In your reply, reproduce the lines from the first one below to the line containing "final: 2470 / 16600 / 5570 / 0.220", inclusive, exactly as they stand.

**********

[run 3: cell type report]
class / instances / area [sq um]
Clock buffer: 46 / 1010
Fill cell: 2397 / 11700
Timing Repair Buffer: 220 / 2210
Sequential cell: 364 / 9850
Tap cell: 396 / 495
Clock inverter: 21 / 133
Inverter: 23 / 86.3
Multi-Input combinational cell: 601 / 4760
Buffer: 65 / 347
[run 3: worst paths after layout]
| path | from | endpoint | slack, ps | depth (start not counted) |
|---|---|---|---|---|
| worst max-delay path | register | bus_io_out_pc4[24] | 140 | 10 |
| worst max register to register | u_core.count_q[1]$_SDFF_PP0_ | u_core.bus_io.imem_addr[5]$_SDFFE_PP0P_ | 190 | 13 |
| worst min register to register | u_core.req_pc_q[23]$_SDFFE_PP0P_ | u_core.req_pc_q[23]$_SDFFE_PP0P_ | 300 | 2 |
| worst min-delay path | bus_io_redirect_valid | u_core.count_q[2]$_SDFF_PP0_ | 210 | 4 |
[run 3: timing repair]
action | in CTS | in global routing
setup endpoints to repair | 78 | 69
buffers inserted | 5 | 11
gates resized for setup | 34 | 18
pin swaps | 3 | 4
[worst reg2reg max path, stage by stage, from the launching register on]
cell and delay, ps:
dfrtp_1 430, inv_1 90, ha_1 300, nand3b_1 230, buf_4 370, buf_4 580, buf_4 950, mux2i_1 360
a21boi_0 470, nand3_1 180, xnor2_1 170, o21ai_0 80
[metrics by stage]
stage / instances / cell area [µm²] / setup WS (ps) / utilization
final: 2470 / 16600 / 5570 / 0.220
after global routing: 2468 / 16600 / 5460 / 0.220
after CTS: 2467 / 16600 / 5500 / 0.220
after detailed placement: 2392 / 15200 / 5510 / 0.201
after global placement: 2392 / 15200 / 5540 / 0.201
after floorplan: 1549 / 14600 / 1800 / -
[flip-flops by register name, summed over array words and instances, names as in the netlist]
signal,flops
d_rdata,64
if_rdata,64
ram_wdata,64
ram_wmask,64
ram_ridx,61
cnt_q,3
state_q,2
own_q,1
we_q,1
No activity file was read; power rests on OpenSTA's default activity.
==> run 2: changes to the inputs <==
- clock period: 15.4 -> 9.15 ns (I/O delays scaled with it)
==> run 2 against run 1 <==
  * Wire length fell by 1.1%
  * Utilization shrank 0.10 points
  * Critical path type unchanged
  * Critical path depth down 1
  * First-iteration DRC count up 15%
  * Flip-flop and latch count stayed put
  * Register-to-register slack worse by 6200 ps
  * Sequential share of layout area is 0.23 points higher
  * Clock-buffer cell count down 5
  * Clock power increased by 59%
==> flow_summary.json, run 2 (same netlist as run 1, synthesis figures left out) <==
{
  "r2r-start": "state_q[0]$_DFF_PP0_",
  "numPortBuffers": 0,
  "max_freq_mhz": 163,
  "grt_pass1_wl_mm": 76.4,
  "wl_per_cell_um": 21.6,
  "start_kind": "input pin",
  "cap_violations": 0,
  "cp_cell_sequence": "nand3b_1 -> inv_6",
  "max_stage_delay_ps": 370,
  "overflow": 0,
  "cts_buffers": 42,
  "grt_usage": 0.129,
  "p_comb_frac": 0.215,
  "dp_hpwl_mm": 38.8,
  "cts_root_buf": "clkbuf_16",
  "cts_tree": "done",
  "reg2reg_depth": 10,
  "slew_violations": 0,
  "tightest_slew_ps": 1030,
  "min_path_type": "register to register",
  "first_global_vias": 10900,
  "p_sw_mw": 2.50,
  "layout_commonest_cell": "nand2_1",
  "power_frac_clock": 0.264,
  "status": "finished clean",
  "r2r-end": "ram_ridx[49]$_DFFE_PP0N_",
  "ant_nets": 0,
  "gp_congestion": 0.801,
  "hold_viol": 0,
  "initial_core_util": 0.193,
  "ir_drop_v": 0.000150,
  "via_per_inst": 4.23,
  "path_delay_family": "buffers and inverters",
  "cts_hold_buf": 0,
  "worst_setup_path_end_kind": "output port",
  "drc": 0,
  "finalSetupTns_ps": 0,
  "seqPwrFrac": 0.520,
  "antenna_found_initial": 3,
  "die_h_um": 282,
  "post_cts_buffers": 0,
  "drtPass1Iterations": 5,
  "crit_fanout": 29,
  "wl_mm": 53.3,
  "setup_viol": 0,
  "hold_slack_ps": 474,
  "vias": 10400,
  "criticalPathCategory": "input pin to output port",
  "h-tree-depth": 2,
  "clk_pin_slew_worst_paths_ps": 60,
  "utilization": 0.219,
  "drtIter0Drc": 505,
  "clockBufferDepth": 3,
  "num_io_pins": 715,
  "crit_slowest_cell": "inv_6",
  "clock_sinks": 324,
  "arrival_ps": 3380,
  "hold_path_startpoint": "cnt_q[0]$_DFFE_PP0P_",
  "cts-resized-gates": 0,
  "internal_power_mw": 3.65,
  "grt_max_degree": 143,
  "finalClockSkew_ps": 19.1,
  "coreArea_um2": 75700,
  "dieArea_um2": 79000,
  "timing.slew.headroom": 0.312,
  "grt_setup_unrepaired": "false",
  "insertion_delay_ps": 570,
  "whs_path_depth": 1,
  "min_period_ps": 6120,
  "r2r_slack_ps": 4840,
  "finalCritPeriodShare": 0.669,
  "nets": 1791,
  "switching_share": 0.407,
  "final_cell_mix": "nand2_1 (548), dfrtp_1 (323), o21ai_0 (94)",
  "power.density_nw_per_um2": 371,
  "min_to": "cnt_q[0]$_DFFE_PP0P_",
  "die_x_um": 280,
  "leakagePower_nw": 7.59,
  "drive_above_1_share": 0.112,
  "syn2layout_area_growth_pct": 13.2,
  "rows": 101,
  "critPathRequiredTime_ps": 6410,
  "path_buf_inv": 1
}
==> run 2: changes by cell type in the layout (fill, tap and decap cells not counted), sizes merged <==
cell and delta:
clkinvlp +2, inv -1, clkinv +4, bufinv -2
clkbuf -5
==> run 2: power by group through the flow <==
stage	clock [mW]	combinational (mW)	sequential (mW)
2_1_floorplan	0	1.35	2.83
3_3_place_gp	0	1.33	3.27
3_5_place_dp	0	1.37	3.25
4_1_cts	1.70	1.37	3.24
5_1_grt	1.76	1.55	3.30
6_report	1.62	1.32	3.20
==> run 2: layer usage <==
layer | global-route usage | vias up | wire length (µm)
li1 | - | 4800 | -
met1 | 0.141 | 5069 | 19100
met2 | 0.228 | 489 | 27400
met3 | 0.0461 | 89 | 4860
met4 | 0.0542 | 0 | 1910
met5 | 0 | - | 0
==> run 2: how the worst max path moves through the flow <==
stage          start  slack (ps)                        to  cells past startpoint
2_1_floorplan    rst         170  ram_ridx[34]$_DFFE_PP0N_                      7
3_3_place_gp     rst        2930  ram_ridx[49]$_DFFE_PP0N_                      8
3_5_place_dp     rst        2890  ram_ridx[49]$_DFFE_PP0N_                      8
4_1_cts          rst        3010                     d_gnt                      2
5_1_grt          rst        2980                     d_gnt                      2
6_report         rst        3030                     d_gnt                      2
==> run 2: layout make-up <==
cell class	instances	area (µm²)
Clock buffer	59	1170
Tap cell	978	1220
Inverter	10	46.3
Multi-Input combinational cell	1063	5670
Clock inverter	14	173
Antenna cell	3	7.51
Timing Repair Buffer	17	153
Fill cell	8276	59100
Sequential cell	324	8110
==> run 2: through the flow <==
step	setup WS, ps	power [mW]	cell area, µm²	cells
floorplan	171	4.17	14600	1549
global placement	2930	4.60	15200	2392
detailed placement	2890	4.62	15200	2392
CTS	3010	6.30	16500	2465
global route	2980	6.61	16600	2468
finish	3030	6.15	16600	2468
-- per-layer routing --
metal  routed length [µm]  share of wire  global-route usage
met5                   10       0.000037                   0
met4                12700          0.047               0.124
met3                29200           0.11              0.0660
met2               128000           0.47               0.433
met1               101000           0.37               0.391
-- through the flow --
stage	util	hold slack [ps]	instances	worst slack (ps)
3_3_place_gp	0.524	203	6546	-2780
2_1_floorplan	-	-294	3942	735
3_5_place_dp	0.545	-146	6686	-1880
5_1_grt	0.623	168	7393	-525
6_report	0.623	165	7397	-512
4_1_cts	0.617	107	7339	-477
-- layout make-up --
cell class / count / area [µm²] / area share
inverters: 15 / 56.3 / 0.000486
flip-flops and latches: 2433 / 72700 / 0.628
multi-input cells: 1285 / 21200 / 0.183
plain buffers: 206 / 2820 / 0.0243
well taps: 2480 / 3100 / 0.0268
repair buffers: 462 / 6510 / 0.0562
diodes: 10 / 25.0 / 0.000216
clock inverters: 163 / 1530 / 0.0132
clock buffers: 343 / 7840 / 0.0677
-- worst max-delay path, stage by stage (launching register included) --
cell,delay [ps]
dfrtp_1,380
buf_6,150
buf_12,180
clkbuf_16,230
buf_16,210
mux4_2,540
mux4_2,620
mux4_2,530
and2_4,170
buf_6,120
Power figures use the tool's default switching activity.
`src/rtl/video_in_dma.sv`:
```
// rtl/video_in_dma.sv - Streams FIFO pixel words into RAM frame buffers over Wishbone.
// Bursts of NB_PACK pixels hold CYC; a frame raises a timed interrupt, optionally ping-ponging buffers.
module video_in_dma #(
   parameter int WIDTH   = 640,
   parameter int HEIGHT  = 480,
   parameter int NB_PACK = 16,
   parameter int STRIDE  = 640,
   parameter int IRQ_LEN = 3
) (
   input  logic        clk,
   input  logic        nRST,
   input  logic [31:0] cfg_ctrl,
   input  logic [31:0] cfg_addr0,
   input  logic [31:0] cfg_addr1,
   input  logic        nb_pack_available,
   input  logic [31:0] data_fifo,
   output logic        r_ack,
   output logic        interrupt,
   output logic        err_irq,
   output logic        buf_idx,
   output logic        busy,
   output logic        new_addr,
   output logic        p_wb_STB_O,
   output logic        p_wb_CYC_O,
   output logic        p_wb_LOCK_O,
   output logic        p_wb_WE_O,
   output logic [3:0]  p_wb_SEL_O,
   output logic [31:0] p_wb_ADR_O,
   output logic [31:0] p_wb_DAT_O,
   input  logic        p_wb_ACK_I,
   input  logic        p_wb_ERR_I
);
   localparam int COL_W  = $clog2(WIDTH + 1);
   localparam int LINE_W = $clog2(HEIGHT + 1);
   localparam int BW_W   = $clog2(NB_PACK / 4 + 1);
   localparam logic [COL_W-1:0]  COL_LAST  = COL_W'(WIDTH - 4);
   localparam logic [LINE_W-1:0] LINE_LAST = LINE_W'(HEIGHT - 1);
   localparam logic [BW_W-1:0]   BW_LAST   = BW_W'(NB_PACK / 4 - 1);
   localparam logic [3:0]        IRQ_LOAD  = 4'(IRQ_LEN - 1);

   typedef enum logic [2:0] {
      S_IDLE, S_WAIT_PACK, S_WRITE, S_BREAK, S_FRAME_DONE, S_ERROR
   } state_t;

   state_t             state_q, state_d;
   logic               start_q;
   logic [31:0]        base0_q, base0_d, base1_q, base1_d;
   logic               pp_q, pp_d, buf_q, buf_d;
   logic [COL_W-1:0]   col_q, col_d;
   logic [LINE_W-1:0]  line_q, line_d;
   logic [31:0]        lbase_q, lbase_d;
   logic [BW_W-1:0]    bw_q, bw_d;
   logic [3:0]         irq_q, irq_d;
   logic               abort;
   logic [31:0]        wr_adr;
   logic               unused_ctrl;

   assign abort       = cfg_ctrl[2];
   assign unused_ctrl = ^cfg_ctrl[31:3];
   assign new_addr    = cfg_ctrl[0] & ~start_q;

   // line*STRIDE is carried in lbase_q, bumped by STRIDE at each line end
   assign wr_adr      = (buf_q ? base1_q : base0_q) + lbase_q + 32'(col_q);

   assign p_wb_STB_O  = (state_q == S_WRITE);
   assign p_wb_CYC_O  = (state_q == S_WRITE) || (state_q == S_BREAK);
   assign p_wb_ADR_O  = (state_q == S_WRITE) ? wr_adr : 32'h0;
   assign p_wb_DAT_O  = data_fifo;
   assign p_wb_SEL_O  = 4'hF;
   assign p_wb_WE_O   = 1'b1;
   assign p_wb_LOCK_O = 1'b0;
   assign interrupt   = (state_q == S_FRAME_DONE);
   assign busy        = (state_q != S_IDLE) && (state_q != S_ERROR);
   assign buf_idx     = buf_q;

   always_ff @(posedge clk or negedge nRST) begin
      if (!nRST) begin
         state_q <= S_IDLE;
         start_q <= 1'b0;
         base0_q <= '0;
         base1_q <= '0;
         pp_q    <= 1'b0;
         buf_q   <= 1'b0;
         col_q   <= '0;
         line_q  <= '0;
         lbase_q <= '0;
         bw_q    <= '0;
         irq_q   <= '0;
      end else begin
         state_q <= state_d;
         start_q <= cfg_ctrl[0];
         base0_q <= base0_d;
         base1_q <= base1_d;
         pp_q    <= pp_d;
         buf_q   <= buf_d;
         col_q   <= col_d;
         line_q  <= line_d;
         lbase_q <= lbase_d;
         bw_q    <= bw_d;
         irq_q   <= irq_d;
      end
   end

   always_comb begin
      state_d = state_q;
      base0_d = base0_q;
      base1_d = base1_q;
      pp_d    = pp_q;
      buf_d   = buf_q;
      col_d   = col_q;
      line_d  = line_q;
      lbase_d = lbase_q;
      bw_d    = bw_q;
      irq_d   = irq_q;
      r_ack   = 1'b0;
      err_irq = 1'b0;
      // A start edge wins in every state, cutting any in-flight word without r_ack
      if (new_addr) begin
         base0_d = cfg_addr0;
         base1_d = cfg_addr1;
         pp_d    = cfg_ctrl[1];
         buf_d   = 1'b0;
         col_d   = '0;
         line_d  = '0;
         lbase_d = '0;
         bw_d    = '0;
         state_d = S_WAIT_PACK;
      end else begin
         case (state_q)
            S_WAIT_PACK: begin
               if (abort)                  state_d = S_IDLE;
               else if (nb_pack_available) state_d = S_WRITE;
            end
            S_WRITE: begin
               if (p_wb_ERR_I) begin
                  err_irq = 1'b1;
                  state_d = S_ERROR;
               end else if (p_wb_ACK_I) begin
                  r_ack = 1'b1;
                  bw_d  = (bw_q == BW_LAST) ? '0 : bw_q + 1'b1;
                  if (col_q == COL_LAST) begin
                     col_d   = '0;
                     line_d  = line_q + 1'b1;
                     lbase_d = lbase_q + 32'(STRIDE);
                  end else begin
                     col_d = col_q + COL_W'(4);
                  end
                  if (abort) begin
                     state_d = S_IDLE;
                  end else if (col_q == COL_LAST && line_q == LINE_LAST) begin
                     state_d = S_FRAME_DONE;
                     irq_d   = IRQ_LOAD;
                  end else if (bw_q == BW_LAST) begin
                     state_d = S_WAIT_PACK;
                  end else begin
                     state_d = S_BREAK;
                  end
               end
            end
            S_BREAK: state_d = abort ? S_IDLE : S_WRITE;
            S_FRAME_DONE: begin
               if (abort) begin
                  state_d = S_IDLE;
               end else if (irq_q == 4'd0) begin
                  if (pp_q) begin
                     buf_d   = ~buf_q;
                     col_d   = '0;
                     line_d  = '0;
                     lbase_d = '0;
                     bw_d    = '0;
                     state_d = S_WAIT_PACK;
                  end else begin
                     state_d = S_IDLE;
                  end
               end else begin
                  irq_d = irq_q - 4'd1;
               end
            end
            default: ;
         endcase
      end
   end
endmodule

```
[config.mk]
export PLATFORM = sky130hd
export DESIGN_NAME = draw_scheduler
export DESIGN_NICKNAME = d
export VERILOG_FILES = /design/src/rtl/draw_scheduler.sv
export SDC_FILE = /design/constraint.sdc
export NUM_CORES = 1
export LEC_CHECK = 0
export CAP_MARGIN = 10
export CORE_ASPECT_RATIO = 1.25
export CORE_MARGIN = 3
export CORE_UTILIZATION = 40
export CTS_CLUSTER_SIZE = 30
export DETAILED_ROUTE_END_ITERATION = 8
export PLACE_DENSITY = 0.66
export SYNTH_ARGS = -nofsm -noshare
export SYNTH_HDL_FRONTEND = slang
export SYNTH_SLANG_ARGS = --single-unit
[constraint.sdc]
create_clock -name clk -period 4.1 [get_ports clk]
set_input_delay 0.41 -clock clk [delete_from_list [all_inputs] [get_ports clk]]
set_output_delay 0.41 -clock clk [all_outputs]
set_load 0.1 [all_outputs]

**********

• _Output for this task_
[run 3: cell type report]
class / instances / area [sq um]
Clock buffer: 46 / 1010
Fill cell: 2397 / 11700
Timing Repair Buffer: 220 / 2210
Sequential cell: 364 / 9850
Tap cell: 396 / 495
Clock inverter: 21 / 133
Inverter: 23 / 86.3
Multi-Input combinational cell: 601 / 4760
Buffer: 65 / 347
[run 3: worst paths after layout]
| path | from | endpoint | slack, ps | depth (start not counted) |
|---|---|---|---|---|
| worst max-delay path | register | bus_io_out_pc4[24] | 140 | 10 |
| worst max register to register | u_core.count_q[1]$_SDFF_PP0_ | u_core.bus_io.imem_addr[5]$_SDFFE_PP0P_ | 190 | 13 |
| worst min register to register | u_core.req_pc_q[23]$_SDFFE_PP0P_ | u_core.req_pc_q[23]$_SDFFE_PP0P_ | 300 | 2 |
| worst min-delay path | bus_io_redirect_valid | u_core.count_q[2]$_SDFF_PP0_ | 210 | 4 |
[run 3: timing repair]
action | in CTS | in global routing
setup endpoints to repair | 78 | 69
buffers inserted | 5 | 11
gates resized for setup | 34 | 18
pin swaps | 3 | 4
[worst reg2reg max path, stage by stage, from the launching register on]
cell and delay, ps:
dfrtp_1 430, inv_1 90, ha_1 300, nand3b_1 230, buf_4 370, buf_4 580, buf_4 950, mux2i_1 360
a21boi_0 470, nand3_1 180, xnor2_1 170, o21ai_0 80
[metrics by stage]
stage / instances / cell area [µm²] / setup WS (ps) / utilization
final: 2470 / 16600 / 5570 / 0.220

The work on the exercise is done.